The 1970s gave rise to new programs on Radio Caracas Radio: Venezuela Canta Así, hosted by Jorge Galvis; Por el Mundo de la Música, a program dedicated to the broadcast of classical music which was hosted by professor José Antonio Calcaño and aired between 1975 and 1978, a date in which the famous Venezuelan musicologist died; Venezuela en los 750, produced and narrated by William Guzmán; La Gran Consulta Popular, a program produced and hosted by Miguel Toro in which the general public could interrogate the invited guests through telephone calls.

In 1992, Radio Caracas Radio abandoned music and converted into the first radio station dedicated night and day to news.

On 13 May 2003, Roberto Giusti, host of the program Golpe a Golpe, filed a complaint with the Public Prosecutor's Office denouncing the death threats he had been receiving. On 2 May, a group of about ten people entered the studios of Radio Caracas Radio and began shouting offensive slogans at the journalist and calling him a "murderer". The attackers sprayed graffiti on the building's walls and Giusti's car. Giusti called for an investigation into the incident and possible links to his reports on the presence of Colombian guerrillas in Venezuela.

On 28 June 2005, Expediente, conducted by Francisco Olivares, won the 2005 Monseñor Pellín Award for best national radio program.

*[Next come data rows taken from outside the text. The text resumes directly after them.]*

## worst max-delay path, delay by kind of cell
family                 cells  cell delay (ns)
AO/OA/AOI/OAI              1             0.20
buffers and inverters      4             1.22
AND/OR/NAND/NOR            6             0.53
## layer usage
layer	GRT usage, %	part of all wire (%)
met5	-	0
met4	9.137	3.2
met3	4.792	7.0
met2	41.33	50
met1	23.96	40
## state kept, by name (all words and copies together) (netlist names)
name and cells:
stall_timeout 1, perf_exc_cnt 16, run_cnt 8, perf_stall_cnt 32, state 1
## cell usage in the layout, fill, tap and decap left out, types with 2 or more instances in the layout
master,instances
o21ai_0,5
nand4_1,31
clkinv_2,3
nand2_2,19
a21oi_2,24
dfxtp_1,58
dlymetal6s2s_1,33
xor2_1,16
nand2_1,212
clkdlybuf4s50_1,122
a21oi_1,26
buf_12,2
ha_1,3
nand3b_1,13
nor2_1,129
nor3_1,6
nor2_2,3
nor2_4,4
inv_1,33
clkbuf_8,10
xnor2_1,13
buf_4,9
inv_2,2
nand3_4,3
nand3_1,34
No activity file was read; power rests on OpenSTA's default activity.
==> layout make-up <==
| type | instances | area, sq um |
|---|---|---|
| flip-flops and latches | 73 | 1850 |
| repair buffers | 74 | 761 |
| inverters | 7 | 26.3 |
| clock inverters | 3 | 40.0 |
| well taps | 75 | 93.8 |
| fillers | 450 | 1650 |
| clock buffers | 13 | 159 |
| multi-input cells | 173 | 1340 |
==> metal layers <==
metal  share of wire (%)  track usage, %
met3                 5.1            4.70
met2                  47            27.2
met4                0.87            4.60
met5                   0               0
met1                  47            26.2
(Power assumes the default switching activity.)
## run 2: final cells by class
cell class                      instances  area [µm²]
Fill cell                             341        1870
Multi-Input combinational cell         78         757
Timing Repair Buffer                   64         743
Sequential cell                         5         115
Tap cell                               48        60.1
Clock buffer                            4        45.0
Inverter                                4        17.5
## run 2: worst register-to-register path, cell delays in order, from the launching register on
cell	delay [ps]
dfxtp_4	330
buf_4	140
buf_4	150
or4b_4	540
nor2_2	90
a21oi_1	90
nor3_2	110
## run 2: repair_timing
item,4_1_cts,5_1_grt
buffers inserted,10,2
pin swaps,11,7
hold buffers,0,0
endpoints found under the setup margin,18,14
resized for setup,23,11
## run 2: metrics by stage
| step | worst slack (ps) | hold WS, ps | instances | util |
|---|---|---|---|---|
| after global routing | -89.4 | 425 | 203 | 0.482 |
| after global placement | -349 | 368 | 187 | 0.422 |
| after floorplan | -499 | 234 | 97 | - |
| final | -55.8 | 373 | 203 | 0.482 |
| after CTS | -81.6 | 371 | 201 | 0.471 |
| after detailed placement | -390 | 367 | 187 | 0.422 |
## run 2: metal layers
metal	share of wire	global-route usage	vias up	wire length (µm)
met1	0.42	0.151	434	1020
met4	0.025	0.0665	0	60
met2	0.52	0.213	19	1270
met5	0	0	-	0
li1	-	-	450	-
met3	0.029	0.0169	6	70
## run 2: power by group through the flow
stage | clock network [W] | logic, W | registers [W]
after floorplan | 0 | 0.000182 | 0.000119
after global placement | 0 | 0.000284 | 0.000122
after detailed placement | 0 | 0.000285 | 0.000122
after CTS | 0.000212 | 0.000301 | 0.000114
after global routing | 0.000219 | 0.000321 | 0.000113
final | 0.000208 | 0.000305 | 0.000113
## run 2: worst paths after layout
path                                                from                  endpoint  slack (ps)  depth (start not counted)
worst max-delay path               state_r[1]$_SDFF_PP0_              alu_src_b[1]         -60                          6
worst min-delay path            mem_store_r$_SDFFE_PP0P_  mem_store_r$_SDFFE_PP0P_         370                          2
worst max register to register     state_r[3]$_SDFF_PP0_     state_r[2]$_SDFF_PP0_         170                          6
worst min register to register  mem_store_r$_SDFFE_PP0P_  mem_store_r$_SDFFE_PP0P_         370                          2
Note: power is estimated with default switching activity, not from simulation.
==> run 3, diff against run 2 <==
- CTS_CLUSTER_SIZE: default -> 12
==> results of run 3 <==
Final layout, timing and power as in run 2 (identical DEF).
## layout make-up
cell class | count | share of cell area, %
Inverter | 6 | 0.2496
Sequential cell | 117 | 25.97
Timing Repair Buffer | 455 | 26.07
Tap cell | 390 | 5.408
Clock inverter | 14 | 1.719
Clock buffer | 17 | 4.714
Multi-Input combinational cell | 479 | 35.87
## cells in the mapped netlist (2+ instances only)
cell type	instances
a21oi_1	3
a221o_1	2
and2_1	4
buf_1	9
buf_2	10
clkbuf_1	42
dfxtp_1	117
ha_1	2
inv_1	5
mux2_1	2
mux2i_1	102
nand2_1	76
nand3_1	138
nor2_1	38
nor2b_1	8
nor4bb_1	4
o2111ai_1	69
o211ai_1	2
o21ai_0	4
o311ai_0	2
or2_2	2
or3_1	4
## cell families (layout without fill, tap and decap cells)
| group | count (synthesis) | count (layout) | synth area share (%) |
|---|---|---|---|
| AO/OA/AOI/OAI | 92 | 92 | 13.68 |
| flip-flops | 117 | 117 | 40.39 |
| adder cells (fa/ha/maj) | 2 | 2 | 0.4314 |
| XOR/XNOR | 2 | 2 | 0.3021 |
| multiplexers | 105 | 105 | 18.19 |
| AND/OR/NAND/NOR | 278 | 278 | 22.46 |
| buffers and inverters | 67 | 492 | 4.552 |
==> src/rtl/fetch_stage.sv <==
// fetch_stage: PC sequencing with stall-deferred redirects, exception/eret entry and fetch address fault detection
module fetch_stage #(
    parameter logic [31:0] RESET_PC   = 32'h0000_3000,
    parameter logic [31:0] HANDLER_PC = 32'h0000_4180,
    parameter logic [31:0] IMEM_LO    = 32'h0000_3000,
    parameter logic [31:0] IMEM_HI    = 32'h0000_6FFC
) (
    input  logic        clk,
    input  logic        reset,
    input  logic        en,
    input  logic        req,
    input  logic        eret_D,
    input  logic [31:0] EPC,
    input  logic        redir_valid,
    input  logic [31:0] redir_target,
    input  logic        is_bj_D,
    input  logic [31:0] imem_rdata,
    output logic [31:0] imem_addr,
    output logic [31:0] PC,
    output logic [31:0] instru,
    output logic [4:0]  ExcCode_F,
    output logic        BD_F
);
    typedef enum logic {IDLE, PEND} state_t;
    state_t      state;
    logic [31:0] pend_target;
    logic        fault;
    always_ff @(posedge clk) begin
        if (!reset) begin
            PC          <= RESET_PC;
            state       <= IDLE;
            pend_target <= '0;
        end else if (req) begin
            PC    <= HANDLER_PC;
            state <= IDLE;
        end else if (eret_D) begin
            PC    <= EPC;
            state <= IDLE;
        end else if (en && redir_valid) begin
            PC    <= redir_target;
            state <= IDLE;
        end else if (en && state == PEND) begin
            PC    <= pend_target;
            state <= IDLE;
        end else if (!en) begin
            if (redir_valid) begin
                pend_target <= redir_target;
                state       <= PEND;
            end
        end else begin
            PC <= PC + 32'd4;
        end
    end
    assign fault     = (PC[1:0] != 2'b00) || (PC < IMEM_LO) || (PC > IMEM_HI);
    assign imem_addr = PC;
    assign ExcCode_F = fault ? 5'd4 : 5'd0;
    assign instru    = fault ? 32'd0 : imem_rdata;
    assign BD_F      = is_bj_D;
endmodule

After Radio Caracas Televisiόn was taken off the air at 11:59 pm on 27 May 2007, due to the government of Hugo Chávez's decision not to renew its broadcast license, Radio Caracas Radio began transmitting El Observador, the newscast of Radio Caracas Televisiόn. It is the flagship radio newscast of RCR today. As of July 2019, the RCR 750 transmitter is currently off air.